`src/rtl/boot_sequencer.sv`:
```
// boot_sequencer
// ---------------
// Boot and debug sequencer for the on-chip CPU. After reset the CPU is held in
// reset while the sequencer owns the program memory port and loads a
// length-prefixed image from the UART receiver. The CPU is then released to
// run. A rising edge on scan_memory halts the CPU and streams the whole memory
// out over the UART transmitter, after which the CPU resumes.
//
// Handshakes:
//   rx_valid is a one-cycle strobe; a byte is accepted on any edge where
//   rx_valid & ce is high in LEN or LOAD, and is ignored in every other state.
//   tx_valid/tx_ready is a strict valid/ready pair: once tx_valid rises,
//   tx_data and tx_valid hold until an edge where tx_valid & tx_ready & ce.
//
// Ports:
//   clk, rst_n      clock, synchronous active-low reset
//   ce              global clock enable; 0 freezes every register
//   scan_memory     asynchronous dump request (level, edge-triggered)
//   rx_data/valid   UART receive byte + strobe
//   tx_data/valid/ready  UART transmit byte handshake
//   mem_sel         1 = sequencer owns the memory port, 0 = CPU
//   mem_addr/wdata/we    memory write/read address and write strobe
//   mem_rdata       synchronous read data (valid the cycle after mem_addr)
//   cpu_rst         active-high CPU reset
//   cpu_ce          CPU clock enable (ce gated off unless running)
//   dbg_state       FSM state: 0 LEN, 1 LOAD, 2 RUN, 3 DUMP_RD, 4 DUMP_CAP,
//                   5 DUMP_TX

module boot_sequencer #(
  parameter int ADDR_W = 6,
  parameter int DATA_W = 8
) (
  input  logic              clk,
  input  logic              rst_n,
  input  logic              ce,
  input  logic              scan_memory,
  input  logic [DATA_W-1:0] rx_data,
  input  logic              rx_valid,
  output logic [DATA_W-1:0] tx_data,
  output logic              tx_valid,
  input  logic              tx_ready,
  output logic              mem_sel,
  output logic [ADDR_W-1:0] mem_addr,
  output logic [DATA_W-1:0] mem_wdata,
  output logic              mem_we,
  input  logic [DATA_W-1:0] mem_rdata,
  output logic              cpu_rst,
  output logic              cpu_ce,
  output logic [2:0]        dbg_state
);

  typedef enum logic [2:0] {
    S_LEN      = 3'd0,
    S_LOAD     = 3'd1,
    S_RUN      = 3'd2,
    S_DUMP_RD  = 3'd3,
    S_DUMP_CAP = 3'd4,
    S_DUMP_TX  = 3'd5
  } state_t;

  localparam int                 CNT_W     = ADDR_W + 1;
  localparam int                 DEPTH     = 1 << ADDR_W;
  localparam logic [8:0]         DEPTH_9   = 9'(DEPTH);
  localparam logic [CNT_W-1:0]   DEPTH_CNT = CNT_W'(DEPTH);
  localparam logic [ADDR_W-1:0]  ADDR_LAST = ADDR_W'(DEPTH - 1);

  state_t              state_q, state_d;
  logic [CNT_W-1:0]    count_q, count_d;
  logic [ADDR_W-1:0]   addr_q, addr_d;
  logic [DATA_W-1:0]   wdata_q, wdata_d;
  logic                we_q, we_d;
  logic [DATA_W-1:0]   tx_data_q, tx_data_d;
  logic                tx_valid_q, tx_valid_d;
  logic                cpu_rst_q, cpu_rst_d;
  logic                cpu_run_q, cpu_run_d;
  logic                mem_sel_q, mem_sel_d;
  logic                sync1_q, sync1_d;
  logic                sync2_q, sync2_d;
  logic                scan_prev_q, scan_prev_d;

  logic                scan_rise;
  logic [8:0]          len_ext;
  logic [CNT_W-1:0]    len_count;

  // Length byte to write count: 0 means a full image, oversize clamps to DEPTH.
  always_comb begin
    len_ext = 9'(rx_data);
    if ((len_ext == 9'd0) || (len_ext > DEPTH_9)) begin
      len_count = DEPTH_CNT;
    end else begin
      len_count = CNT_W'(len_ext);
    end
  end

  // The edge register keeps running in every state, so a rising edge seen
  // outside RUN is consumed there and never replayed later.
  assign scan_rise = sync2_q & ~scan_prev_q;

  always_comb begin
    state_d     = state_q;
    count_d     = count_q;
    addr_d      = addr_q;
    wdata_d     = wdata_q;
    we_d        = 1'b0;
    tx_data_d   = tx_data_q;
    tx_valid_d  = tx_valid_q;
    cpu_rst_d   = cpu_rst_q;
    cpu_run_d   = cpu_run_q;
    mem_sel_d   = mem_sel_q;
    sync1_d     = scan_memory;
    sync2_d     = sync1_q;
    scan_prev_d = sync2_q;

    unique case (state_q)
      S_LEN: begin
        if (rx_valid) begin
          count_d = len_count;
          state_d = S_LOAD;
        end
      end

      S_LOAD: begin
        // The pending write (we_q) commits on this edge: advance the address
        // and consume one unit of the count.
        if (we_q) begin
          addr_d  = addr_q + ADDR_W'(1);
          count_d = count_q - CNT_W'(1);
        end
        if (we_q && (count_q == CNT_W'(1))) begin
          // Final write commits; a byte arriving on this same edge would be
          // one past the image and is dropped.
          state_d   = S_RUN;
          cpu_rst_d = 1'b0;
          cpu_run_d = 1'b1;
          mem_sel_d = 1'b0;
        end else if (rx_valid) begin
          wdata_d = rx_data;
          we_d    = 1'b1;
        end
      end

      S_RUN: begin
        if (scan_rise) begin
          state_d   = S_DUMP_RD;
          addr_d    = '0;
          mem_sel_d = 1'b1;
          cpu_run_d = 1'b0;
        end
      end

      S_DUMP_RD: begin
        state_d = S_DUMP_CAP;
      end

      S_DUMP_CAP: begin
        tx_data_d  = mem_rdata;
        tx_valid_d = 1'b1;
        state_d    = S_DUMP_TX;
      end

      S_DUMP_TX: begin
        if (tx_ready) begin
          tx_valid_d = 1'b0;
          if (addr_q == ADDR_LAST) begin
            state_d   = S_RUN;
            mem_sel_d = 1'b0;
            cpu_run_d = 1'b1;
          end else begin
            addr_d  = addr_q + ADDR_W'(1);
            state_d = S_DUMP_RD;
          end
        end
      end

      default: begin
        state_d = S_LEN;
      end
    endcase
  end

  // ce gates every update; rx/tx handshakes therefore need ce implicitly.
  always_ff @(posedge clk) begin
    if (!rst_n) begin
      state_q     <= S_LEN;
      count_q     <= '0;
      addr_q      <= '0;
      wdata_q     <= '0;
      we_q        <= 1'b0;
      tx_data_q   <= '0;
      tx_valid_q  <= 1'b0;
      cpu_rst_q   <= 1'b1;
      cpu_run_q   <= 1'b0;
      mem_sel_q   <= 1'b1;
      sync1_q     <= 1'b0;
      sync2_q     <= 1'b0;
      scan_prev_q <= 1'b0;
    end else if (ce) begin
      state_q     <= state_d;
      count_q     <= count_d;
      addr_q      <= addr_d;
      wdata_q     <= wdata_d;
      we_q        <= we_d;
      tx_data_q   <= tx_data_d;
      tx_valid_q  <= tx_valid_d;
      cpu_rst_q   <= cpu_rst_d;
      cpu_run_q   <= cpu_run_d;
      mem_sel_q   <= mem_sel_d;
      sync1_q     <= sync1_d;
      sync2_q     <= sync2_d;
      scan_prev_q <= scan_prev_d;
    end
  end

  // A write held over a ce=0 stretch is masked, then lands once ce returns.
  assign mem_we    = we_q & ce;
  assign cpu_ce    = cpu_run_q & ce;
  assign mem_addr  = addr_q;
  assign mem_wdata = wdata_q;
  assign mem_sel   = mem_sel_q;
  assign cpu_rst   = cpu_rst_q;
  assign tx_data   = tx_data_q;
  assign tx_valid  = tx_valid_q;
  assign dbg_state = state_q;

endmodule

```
--------------------
Required action >>
Beginning with the first line above, transcribe all of the data exactly.

Worked solution >>
`src/rtl/boot_sequencer.sv`:
```
// boot_sequencer
// ---------------
// Boot and debug sequencer for the on-chip CPU. After reset the CPU is held in
// reset while the sequencer owns the program memory port and loads a
// length-prefixed image from the UART receiver. The CPU is then released to
// run. A rising edge on scan_memory halts the CPU and streams the whole memory
// out over the UART transmitter, after which the CPU resumes.
//
// Handshakes:
//   rx_valid is a one-cycle strobe; a byte is accepted on any edge where
//   rx_valid & ce is high in LEN or LOAD, and is ignored in every other state.
//   tx_valid/tx_ready is a strict valid/ready pair: once tx_valid rises,
//   tx_data and tx_valid hold until an edge where tx_valid & tx_ready & ce.
//
// Ports:
//   clk, rst_n      clock, synchronous active-low reset
//   ce              global clock enable; 0 freezes every register
//   scan_memory     asynchronous dump request (level, edge-triggered)
//   rx_data/valid   UART receive byte + strobe
//   tx_data/valid/ready  UART transmit byte handshake
//   mem_sel         1 = sequencer owns the memory port, 0 = CPU
//   mem_addr/wdata/we    memory write/read address and write strobe
//   mem_rdata       synchronous read data (valid the cycle after mem_addr)
//   cpu_rst         active-high CPU reset
//   cpu_ce          CPU clock enable (ce gated off unless running)
//   dbg_state       FSM state: 0 LEN, 1 LOAD, 2 RUN, 3 DUMP_RD, 4 DUMP_CAP,
//                   5 DUMP_TX

module boot_sequencer #(
  parameter int ADDR_W = 6,
  parameter int DATA_W = 8
) (
  input  logic              clk,
  input  logic              rst_n,
  input  logic              ce,
  input  logic              scan_memory,
  input  logic [DATA_W-1:0] rx_data,
  input  logic              rx_valid,
  output logic [DATA_W-1:0] tx_data,
  output logic              tx_valid,
  input  logic              tx_ready,
  output logic              mem_sel,
  output logic [ADDR_W-1:0] mem_addr,
  output logic [DATA_W-1:0] mem_wdata,
  output logic              mem_we,
  input  logic [DATA_W-1:0] mem_rdata,
  output logic              cpu_rst,
  output logic              cpu_ce,
  output logic [2:0]        dbg_state
);

  typedef enum logic [2:0] {
    S_LEN      = 3'd0,
    S_LOAD     = 3'd1,
    S_RUN      = 3'd2,
    S_DUMP_RD  = 3'd3,
    S_DUMP_CAP = 3'd4,
    S_DUMP_TX  = 3'd5
  } state_t;

  localparam int                 CNT_W     = ADDR_W + 1;
  localparam int                 DEPTH     = 1 << ADDR_W;
  localparam logic [8:0]         DEPTH_9   = 9'(DEPTH);
  localparam logic [CNT_W-1:0]   DEPTH_CNT = CNT_W'(DEPTH);
  localparam logic [ADDR_W-1:0]  ADDR_LAST = ADDR_W'(DEPTH - 1);

  state_t              state_q, state_d;
  logic [CNT_W-1:0]    count_q, count_d;
  logic [ADDR_W-1:0]   addr_q, addr_d;
  logic [DATA_W-1:0]   wdata_q, wdata_d;
  logic                we_q, we_d;
  logic [DATA_W-1:0]   tx_data_q, tx_data_d;
  logic                tx_valid_q, tx_valid_d;
  logic                cpu_rst_q, cpu_rst_d;
  logic                cpu_run_q, cpu_run_d;
  logic                mem_sel_q, mem_sel_d;
  logic                sync1_q, sync1_d;
  logic                sync2_q, sync2_d;
  logic                scan_prev_q, scan_prev_d;

  logic                scan_rise;
  logic [8:0]          len_ext;
  logic [CNT_W-1:0]    len_count;

  // Length byte to write count: 0 means a full image, oversize clamps to DEPTH.
  always_comb begin
    len_ext = 9'(rx_data);
    if ((len_ext == 9'd0) || (len_ext > DEPTH_9)) begin
      len_count = DEPTH_CNT;
    end else begin
      len_count = CNT_W'(len_ext);
    end
  end

  // The edge register keeps running in every state, so a rising edge seen
  // outside RUN is consumed there and never replayed later.
  assign scan_rise = sync2_q & ~scan_prev_q;

  always_comb begin
    state_d     = state_q;
    count_d     = count_q;
    addr_d      = addr_q;
    wdata_d     = wdata_q;
    we_d        = 1'b0;
    tx_data_d   = tx_data_q;
    tx_valid_d  = tx_valid_q;
    cpu_rst_d   = cpu_rst_q;
    cpu_run_d   = cpu_run_q;
    mem_sel_d   = mem_sel_q;
    sync1_d     = scan_memory;
    sync2_d     = sync1_q;
    scan_prev_d = sync2_q;

    unique case (state_q)
      S_LEN: begin
        if (rx_valid) begin
          count_d = len_count;
          state_d = S_LOAD;
        end
      end

      S_LOAD: begin
        // The pending write (we_q) commits on this edge: advance the address
        // and consume one unit of the count.
        if (we_q) begin
          addr_d  = addr_q + ADDR_W'(1);
          count_d = count_q - CNT_W'(1);
        end
        if (we_q && (count_q == CNT_W'(1))) begin
          // Final write commits; a byte arriving on this same edge would be
          // one past the image and is dropped.
          state_d   = S_RUN;
          cpu_rst_d = 1'b0;
          cpu_run_d = 1'b1;
          mem_sel_d = 1'b0;
        end else if (rx_valid) begin
          wdata_d = rx_data;
          we_d    = 1'b1;
        end
      end

      S_RUN: begin
        if (scan_rise) begin
          state_d   = S_DUMP_RD;
          addr_d    = '0;
          mem_sel_d = 1'b1;
          cpu_run_d = 1'b0;
        end
      end

      S_DUMP_RD: begin
        state_d = S_DUMP_CAP;
      end

      S_DUMP_CAP: begin
        tx_data_d  = mem_rdata;
        tx_valid_d = 1'b1;
        state_d    = S_DUMP_TX;
      end

      S_DUMP_TX: begin
        if (tx_ready) begin
          tx_valid_d = 1'b0;
          if (addr_q == ADDR_LAST) begin
            state_d   = S_RUN;
            mem_sel_d = 1'b0;
            cpu_run_d = 1'b1;
          end else begin
            addr_d  = addr_q + ADDR_W'(1);
            state_d = S_DUMP_RD;
          end
        end
      end

      default: begin
        state_d = S_LEN;
      end
    endcase
  end

  // ce gates every update; rx/tx handshakes therefore need ce implicitly.
  always_ff @(posedge clk) begin
    if (!rst_n) begin
      state_q     <= S_LEN;
      count_q     <= '0;
      addr_q      <= '0;
      wdata_q     <= '0;
      we_q        <= 1'b0;
      tx_data_q   <= '0;
      tx_valid_q  <= 1'b0;
      cpu_rst_q   <= 1'b1;
      cpu_run_q   <= 1'b0;
      mem_sel_q   <= 1'b1;
      sync1_q     <= 1'b0;
      sync2_q     <= 1'b0;
      scan_prev_q <= 1'b0;
    end else if (ce) begin
      state_q     <= state_d;
      count_q     <= count_d;
      addr_q      <= addr_d;
      wdata_q     <= wdata_d;
      we_q        <= we_d;
      tx_data_q   <= tx_data_d;
      tx_valid_q  <= tx_valid_d;
      cpu_rst_q   <= cpu_rst_d;
      cpu_run_q   <= cpu_run_d;
      mem_sel_q   <= mem_sel_d;
      sync1_q     <= sync1_d;
      sync2_q     <= sync2_d;
      scan_prev_q <= scan_prev_d;
    end
  end

  // A write held over a ce=0 stretch is masked, then lands once ce returns.
  assign mem_we    = we_q & ce;
  assign cpu_ce    = cpu_run_q & ce;
  assign mem_addr  = addr_q;
  assign mem_wdata = wdata_q;
  assign mem_sel   = mem_sel_q;
  assign cpu_rst   = cpu_rst_q;
  assign tx_data   = tx_data_q;
  assign tx_valid  = tx_valid_q;
  assign dbg_state = state_q;

endmodule

```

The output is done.